Non dare Dio al mondo, ma il mondo di Dio
A Pra ‘d Mill il monastero cistercense “Dominus Tecum”, fondazione recente dell'antica abbazia di Lérins, accoglie pellegrini e turisti. A colloquio con padre Cesare Falletti
Gli alberi del fitto bosco, che s’incontrano all’inizio della salita, dicono di autunno che si sta approssimando. Una cappa di bruma sovrasta il cammino e ci accompagna da Barge in su, lungo la valle dell’Infernotto, dove tra i comuni di Bagnolo e Barge si trova il monastero cistercense: un luogo di solitudine e di pace, di prati e di boschi, di acque fresche e limpide di torrente. Qui, dove un tempo vi era un piccolo insediamento feudale e agricolo con il castello, le case coloniche, e una cappella del XVIII secolo dedicata all’Annunciazione, è sorto un monastero con il chiostro, le celle, i laboratori, la chiesa e i luoghi di accoglienza ai pellegrini.
È il 1986 quando i monaci francesi di Lérins ricevono in dono questa proprietà, e l’anno successivo arrivano i primi due monaci per stabilirsi definitivamente. Su quell’isola, nella baia di Cannes, sin dall’inizio del V secolo S. Onorato con alcuni compagni ha voluto vivere la vita monastica fondando uno dei primi monasteri d’Occidente. Oggi, al seguito di una tradizione di sedici secoli quasi ininterrotta, l’abbazia cistercense di Lérins continua a vivere la stessa ricerca di Dio condotta dalla regola di S. Benedetto. Il monastero “Dominus Tecum” è una fondazione recente dell’antica Abbazia di Lérins, l’isola francese sulla Costa Azzurra. La bruma si fa più fitta e nasconde il sereno del cielo, in questa valle stretta e umida, ma una volta arrivati al monastero il cielo lo si incontra nel volto di questi monaci che lo donano tutto con l’intensità del loro sguardo.
Padre Cesare Falletti, cuneese, è uno dei due monaci arrivati per primi a Pra ‘d Mill. Incontrare un amico è sempre una festa, soprattutto quando questa accoglienza avviene nella maniera più austera. Senza doni, senza formalismi, ma nella semplicità più estrema. Ci si dona lo sguardo: Cesare ha occhi che penetrano nel più profondo, e ti fanno dono della vita che vive in lui: dona Dio e nient’altro. Attorno ci sono tante persone, turisti, curiosi: cosa cerca l’uomo che raggiunge questo luogo? Ce lo spiega Padre Cesare: «Ognuno è differente: la tranquillità o la preghiera, una comunità o qualcuno con cui confrontarsi, il riposo. Ma tutti, coscientemente o incoscientemente, cercano quella parte di sé che non visitano mai e in cui Dio li aspetta».
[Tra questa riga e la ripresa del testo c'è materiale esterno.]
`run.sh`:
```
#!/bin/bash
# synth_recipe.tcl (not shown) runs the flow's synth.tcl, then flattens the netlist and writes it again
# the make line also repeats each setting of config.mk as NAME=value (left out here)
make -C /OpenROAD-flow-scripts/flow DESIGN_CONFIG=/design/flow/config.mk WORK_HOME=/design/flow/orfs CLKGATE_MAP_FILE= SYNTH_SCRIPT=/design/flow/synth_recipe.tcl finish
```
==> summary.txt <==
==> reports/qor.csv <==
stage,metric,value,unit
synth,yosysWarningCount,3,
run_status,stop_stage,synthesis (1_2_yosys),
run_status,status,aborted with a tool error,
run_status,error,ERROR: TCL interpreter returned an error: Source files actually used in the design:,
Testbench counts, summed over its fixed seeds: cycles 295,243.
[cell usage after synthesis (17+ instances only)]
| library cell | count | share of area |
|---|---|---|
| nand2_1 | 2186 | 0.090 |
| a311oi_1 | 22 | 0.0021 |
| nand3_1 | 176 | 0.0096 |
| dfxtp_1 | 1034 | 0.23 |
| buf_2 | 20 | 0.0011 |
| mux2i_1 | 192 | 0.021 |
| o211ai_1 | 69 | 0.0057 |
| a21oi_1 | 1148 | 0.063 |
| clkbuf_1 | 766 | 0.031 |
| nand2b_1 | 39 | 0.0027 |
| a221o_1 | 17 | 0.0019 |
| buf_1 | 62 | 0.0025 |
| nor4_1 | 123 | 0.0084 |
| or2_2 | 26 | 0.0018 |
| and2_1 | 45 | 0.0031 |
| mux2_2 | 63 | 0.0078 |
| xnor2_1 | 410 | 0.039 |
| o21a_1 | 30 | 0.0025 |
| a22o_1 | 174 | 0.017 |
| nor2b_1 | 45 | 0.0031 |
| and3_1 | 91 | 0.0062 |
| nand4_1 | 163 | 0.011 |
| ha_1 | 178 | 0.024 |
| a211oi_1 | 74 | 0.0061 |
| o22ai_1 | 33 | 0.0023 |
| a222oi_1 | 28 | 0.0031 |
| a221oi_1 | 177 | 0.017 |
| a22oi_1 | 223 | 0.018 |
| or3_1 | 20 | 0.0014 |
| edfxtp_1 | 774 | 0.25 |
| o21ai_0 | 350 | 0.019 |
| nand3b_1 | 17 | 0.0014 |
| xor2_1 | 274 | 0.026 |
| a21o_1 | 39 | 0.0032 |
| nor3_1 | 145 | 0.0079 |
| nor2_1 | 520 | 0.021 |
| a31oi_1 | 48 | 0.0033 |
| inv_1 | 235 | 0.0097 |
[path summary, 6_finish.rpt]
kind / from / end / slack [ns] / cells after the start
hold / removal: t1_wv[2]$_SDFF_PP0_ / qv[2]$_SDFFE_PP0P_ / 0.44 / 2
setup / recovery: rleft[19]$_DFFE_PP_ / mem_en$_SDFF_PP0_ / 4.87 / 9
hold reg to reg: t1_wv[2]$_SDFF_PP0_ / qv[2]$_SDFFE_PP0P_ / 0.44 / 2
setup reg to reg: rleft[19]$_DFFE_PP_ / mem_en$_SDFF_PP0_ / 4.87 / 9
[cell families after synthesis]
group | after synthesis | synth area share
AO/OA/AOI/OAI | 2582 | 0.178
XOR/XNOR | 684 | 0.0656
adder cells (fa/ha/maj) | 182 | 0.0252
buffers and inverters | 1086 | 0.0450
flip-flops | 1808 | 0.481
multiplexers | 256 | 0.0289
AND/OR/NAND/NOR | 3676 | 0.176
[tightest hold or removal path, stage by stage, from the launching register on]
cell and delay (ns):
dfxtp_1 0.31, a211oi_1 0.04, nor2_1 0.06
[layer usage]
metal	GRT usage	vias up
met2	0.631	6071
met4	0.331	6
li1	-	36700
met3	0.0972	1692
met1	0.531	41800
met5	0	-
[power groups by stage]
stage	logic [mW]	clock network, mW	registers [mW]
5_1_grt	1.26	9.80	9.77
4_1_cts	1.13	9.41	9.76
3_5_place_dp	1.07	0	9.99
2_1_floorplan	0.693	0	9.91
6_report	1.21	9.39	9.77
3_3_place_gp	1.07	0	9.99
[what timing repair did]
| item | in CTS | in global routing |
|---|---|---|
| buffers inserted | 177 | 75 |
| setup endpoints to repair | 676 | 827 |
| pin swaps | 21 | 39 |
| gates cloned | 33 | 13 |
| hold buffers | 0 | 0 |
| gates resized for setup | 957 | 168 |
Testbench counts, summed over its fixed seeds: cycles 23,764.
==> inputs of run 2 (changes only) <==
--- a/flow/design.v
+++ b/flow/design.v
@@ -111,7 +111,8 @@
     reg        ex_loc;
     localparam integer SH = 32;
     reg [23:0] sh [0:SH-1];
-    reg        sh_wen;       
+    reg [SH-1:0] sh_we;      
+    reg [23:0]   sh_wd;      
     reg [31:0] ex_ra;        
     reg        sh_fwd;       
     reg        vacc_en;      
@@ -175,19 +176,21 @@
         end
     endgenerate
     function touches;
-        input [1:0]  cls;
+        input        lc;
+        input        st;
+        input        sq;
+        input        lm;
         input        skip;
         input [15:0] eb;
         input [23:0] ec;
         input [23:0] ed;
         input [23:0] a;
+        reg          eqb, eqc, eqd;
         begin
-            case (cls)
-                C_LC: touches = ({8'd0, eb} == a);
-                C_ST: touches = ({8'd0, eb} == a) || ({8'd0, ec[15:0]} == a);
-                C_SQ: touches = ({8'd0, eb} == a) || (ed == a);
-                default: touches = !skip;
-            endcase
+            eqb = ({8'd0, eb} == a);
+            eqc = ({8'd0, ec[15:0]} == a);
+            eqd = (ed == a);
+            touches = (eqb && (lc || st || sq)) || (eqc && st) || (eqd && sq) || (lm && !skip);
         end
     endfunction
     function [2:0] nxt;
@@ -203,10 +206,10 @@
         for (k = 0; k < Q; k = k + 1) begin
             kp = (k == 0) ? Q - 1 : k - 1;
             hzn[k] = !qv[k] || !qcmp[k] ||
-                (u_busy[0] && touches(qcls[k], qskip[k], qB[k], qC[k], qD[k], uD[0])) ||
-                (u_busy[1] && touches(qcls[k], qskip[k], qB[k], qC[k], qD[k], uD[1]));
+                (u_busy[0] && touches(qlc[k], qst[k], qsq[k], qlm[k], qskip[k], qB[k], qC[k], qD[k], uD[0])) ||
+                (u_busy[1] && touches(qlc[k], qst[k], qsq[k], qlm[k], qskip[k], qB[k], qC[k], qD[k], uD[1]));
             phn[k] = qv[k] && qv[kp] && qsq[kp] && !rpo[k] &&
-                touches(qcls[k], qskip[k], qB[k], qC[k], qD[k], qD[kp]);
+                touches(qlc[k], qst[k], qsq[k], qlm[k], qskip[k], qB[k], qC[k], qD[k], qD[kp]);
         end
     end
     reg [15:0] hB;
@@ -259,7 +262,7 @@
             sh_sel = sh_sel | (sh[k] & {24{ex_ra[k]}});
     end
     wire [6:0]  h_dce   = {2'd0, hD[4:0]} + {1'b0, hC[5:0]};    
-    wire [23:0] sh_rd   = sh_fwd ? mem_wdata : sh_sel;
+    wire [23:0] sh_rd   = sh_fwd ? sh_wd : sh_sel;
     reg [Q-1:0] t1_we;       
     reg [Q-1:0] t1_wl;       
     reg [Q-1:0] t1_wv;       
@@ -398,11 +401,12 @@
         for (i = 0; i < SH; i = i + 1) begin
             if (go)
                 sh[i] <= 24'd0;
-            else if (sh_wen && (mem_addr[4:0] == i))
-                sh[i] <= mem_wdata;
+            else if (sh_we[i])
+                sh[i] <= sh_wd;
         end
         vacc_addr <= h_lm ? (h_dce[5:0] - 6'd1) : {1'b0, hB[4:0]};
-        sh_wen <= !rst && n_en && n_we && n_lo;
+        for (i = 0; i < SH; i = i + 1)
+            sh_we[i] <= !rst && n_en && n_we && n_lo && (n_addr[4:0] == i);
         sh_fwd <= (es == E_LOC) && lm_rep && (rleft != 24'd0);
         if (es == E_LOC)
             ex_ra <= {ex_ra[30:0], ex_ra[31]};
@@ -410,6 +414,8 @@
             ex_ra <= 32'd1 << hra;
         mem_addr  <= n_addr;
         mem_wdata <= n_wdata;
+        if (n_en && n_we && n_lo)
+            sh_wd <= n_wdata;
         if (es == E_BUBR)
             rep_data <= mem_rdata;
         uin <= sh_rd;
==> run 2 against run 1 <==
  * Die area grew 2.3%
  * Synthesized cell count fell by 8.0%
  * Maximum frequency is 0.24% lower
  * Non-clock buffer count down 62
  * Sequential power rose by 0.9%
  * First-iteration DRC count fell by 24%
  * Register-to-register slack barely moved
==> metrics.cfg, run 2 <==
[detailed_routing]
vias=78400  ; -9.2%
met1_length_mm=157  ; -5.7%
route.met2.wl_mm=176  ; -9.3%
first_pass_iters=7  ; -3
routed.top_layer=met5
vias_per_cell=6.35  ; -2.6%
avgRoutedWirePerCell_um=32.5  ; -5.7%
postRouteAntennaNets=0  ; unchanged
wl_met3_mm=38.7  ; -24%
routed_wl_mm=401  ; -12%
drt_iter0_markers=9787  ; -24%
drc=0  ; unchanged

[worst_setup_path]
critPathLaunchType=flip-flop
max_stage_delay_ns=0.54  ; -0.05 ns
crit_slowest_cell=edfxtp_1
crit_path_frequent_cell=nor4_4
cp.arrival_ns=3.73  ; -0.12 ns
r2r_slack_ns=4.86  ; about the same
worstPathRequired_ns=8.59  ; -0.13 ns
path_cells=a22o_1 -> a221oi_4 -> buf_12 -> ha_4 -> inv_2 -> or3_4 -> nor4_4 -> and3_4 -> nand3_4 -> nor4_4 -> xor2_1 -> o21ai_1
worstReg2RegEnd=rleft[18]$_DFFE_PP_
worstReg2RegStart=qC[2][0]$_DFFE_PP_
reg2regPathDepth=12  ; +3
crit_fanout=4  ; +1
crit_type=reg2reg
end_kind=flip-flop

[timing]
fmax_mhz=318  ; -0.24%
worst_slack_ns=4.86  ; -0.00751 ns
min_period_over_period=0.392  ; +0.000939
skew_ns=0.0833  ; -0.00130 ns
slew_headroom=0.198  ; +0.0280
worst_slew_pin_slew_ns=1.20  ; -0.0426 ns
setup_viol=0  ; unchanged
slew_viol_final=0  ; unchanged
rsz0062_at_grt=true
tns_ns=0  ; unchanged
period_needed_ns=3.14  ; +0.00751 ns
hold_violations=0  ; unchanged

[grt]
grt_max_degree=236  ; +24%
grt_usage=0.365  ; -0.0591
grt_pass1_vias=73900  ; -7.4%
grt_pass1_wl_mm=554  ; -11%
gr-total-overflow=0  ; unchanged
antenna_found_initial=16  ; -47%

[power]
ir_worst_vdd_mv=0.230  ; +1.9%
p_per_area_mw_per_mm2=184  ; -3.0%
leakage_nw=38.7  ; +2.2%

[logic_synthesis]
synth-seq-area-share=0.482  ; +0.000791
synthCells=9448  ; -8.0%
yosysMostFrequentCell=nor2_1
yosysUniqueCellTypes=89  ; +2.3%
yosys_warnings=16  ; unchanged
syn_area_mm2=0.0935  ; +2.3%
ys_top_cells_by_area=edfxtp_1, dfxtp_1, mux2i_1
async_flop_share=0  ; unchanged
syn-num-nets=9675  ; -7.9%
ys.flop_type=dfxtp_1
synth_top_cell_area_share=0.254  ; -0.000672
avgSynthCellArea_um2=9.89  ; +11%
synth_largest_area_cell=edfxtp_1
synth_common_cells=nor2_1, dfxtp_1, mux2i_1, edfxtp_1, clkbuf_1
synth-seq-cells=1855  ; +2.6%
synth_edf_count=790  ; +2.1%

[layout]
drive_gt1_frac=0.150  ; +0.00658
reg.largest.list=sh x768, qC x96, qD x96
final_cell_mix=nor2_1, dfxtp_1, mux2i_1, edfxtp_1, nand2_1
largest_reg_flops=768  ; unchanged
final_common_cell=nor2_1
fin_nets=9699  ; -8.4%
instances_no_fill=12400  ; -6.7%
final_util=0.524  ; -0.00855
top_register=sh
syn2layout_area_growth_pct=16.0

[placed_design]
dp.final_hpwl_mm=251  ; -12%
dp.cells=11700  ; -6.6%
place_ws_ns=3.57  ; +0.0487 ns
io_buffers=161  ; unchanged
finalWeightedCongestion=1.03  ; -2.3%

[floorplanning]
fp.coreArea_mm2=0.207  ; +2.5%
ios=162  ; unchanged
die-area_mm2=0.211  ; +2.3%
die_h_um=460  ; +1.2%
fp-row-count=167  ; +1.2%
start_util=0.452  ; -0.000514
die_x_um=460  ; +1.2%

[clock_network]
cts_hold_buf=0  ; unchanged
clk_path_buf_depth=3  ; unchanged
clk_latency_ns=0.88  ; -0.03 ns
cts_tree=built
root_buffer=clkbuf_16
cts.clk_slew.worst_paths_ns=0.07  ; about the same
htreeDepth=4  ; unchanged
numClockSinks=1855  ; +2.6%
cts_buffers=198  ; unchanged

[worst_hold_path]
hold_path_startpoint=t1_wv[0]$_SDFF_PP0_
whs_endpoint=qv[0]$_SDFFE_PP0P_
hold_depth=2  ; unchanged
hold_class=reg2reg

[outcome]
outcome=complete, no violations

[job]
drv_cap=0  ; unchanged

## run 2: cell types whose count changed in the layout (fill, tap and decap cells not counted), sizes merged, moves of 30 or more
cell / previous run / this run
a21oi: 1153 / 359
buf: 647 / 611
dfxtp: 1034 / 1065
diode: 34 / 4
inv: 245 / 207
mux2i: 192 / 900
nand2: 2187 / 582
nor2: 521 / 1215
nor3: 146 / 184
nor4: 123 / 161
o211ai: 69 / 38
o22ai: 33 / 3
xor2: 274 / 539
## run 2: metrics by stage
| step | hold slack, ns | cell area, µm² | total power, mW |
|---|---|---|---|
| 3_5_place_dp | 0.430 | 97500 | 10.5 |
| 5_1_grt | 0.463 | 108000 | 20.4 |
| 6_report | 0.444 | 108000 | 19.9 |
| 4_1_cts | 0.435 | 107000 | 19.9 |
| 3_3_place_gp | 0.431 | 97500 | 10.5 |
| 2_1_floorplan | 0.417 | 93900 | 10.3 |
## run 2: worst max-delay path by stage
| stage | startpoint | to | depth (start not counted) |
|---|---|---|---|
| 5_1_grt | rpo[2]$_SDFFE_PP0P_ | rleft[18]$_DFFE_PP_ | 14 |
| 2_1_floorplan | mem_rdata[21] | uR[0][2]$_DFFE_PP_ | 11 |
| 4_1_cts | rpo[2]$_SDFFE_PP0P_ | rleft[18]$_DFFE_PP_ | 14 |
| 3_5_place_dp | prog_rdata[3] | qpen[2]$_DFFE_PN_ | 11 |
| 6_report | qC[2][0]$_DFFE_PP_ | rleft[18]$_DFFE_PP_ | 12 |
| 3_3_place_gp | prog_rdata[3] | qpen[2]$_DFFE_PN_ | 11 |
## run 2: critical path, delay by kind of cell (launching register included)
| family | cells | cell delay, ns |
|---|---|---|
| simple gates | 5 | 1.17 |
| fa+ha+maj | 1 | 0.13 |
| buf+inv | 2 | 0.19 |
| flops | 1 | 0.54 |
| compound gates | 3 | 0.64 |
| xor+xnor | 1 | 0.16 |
This design comes from an exercise in tuning for small area on the open sky130 flow, not from production work. Only simulation tests tie the RTL to the original design; equivalence was not proved. Power and IR drop assume default switching activity.

## flow/run.sh

```bash
#!/bin/bash
# synth_recipe.tcl (not shown) runs the flow's synth.tcl, then flattens the netlist and writes it again
# the make line also repeats each setting of config.mk as NAME=value (left out here)
make -C /OpenROAD-flow-scripts/flow DESIGN_CONFIG=/design/flow/config.mk WORK_HOME=/design/flow/orfs CLKGATE_MAP_FILE= SYNTH_SCRIPT=/design/flow/synth_recipe.tcl finish
```

## flow/config.mk

```make
export PLATFORM = sky130hd
export DESIGN_NAME = eeprom93c86_ctrl
export DESIGN_NICKNAME = eeprom93c86_ctrl
export VERILOG_FILES = /design/flow/design.v
export SDC_FILE = /design/flow/constraint.sdc
export NUM_CORES = 4
export LEC_CHECK = 0
export CAP_MARGIN = 20
export CORE_MARGIN = 2
export CORE_UTILIZATION = 40
export SLEW_MARGIN = 20
```

## flow/constraint.sdc

```tcl
create_clock -name core_clock -period 20.0 [get_ports {clk}]
set_input_delay 4.0000 -clock core_clock [delete_from_list [all_inputs] [get_ports {clk}]]
set_output_delay 4.0000 -clock core_clock [all_outputs]
set_load 0.01 [all_outputs]
```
Nell’epoca dell’immagine, della massima visibilità, loro sono qui, apparentemente nascosti, a dare Dio al mondo con la loro preghiera. Non è difficile per l’uomo d’oggi capire la bellezza di questa scelta? «Forse, ma non è importante che l’uomo capisca. Anche noi forse non capiamo cosa viviamo, ma il Signore sa perché conduce i suoi amici nel deserto. Certo non è per il successo o l’apparenza, né per delle facili garanzie di vita. Ma di Dio si ha sempre nostalgia anche quando non si crede, e il monastero dà una pace che si alza come l’aurora e ci si ritrova in una certa luce. Se poi non viene la fede, questo non vuol dire che il soggiorno qui non abbia fatto bene. Però non direi che diamo Dio al mondo, ma piuttosto il mondo di Dio, stando con la nostra carne davanti a Lui».
"Ora et labora", preghiera e lavoro, sono il cardine della loro vita monastica. A Prà ‘d Mill l’ la vita è scandita dal programma giornaliero: l’orario di levata è le 3,30 del mattino, la recita di compieta alle 20 chiude la giornata. I monaci cistercensi non sono predicatori, pastori o animatori, ma fratelli silenziosi davanti al Signore, che adorano, lodano e ringraziano e invocano a nome e in unione con tutti gli uomini per essere l’eco del "fiat voluntas tua" di Maria.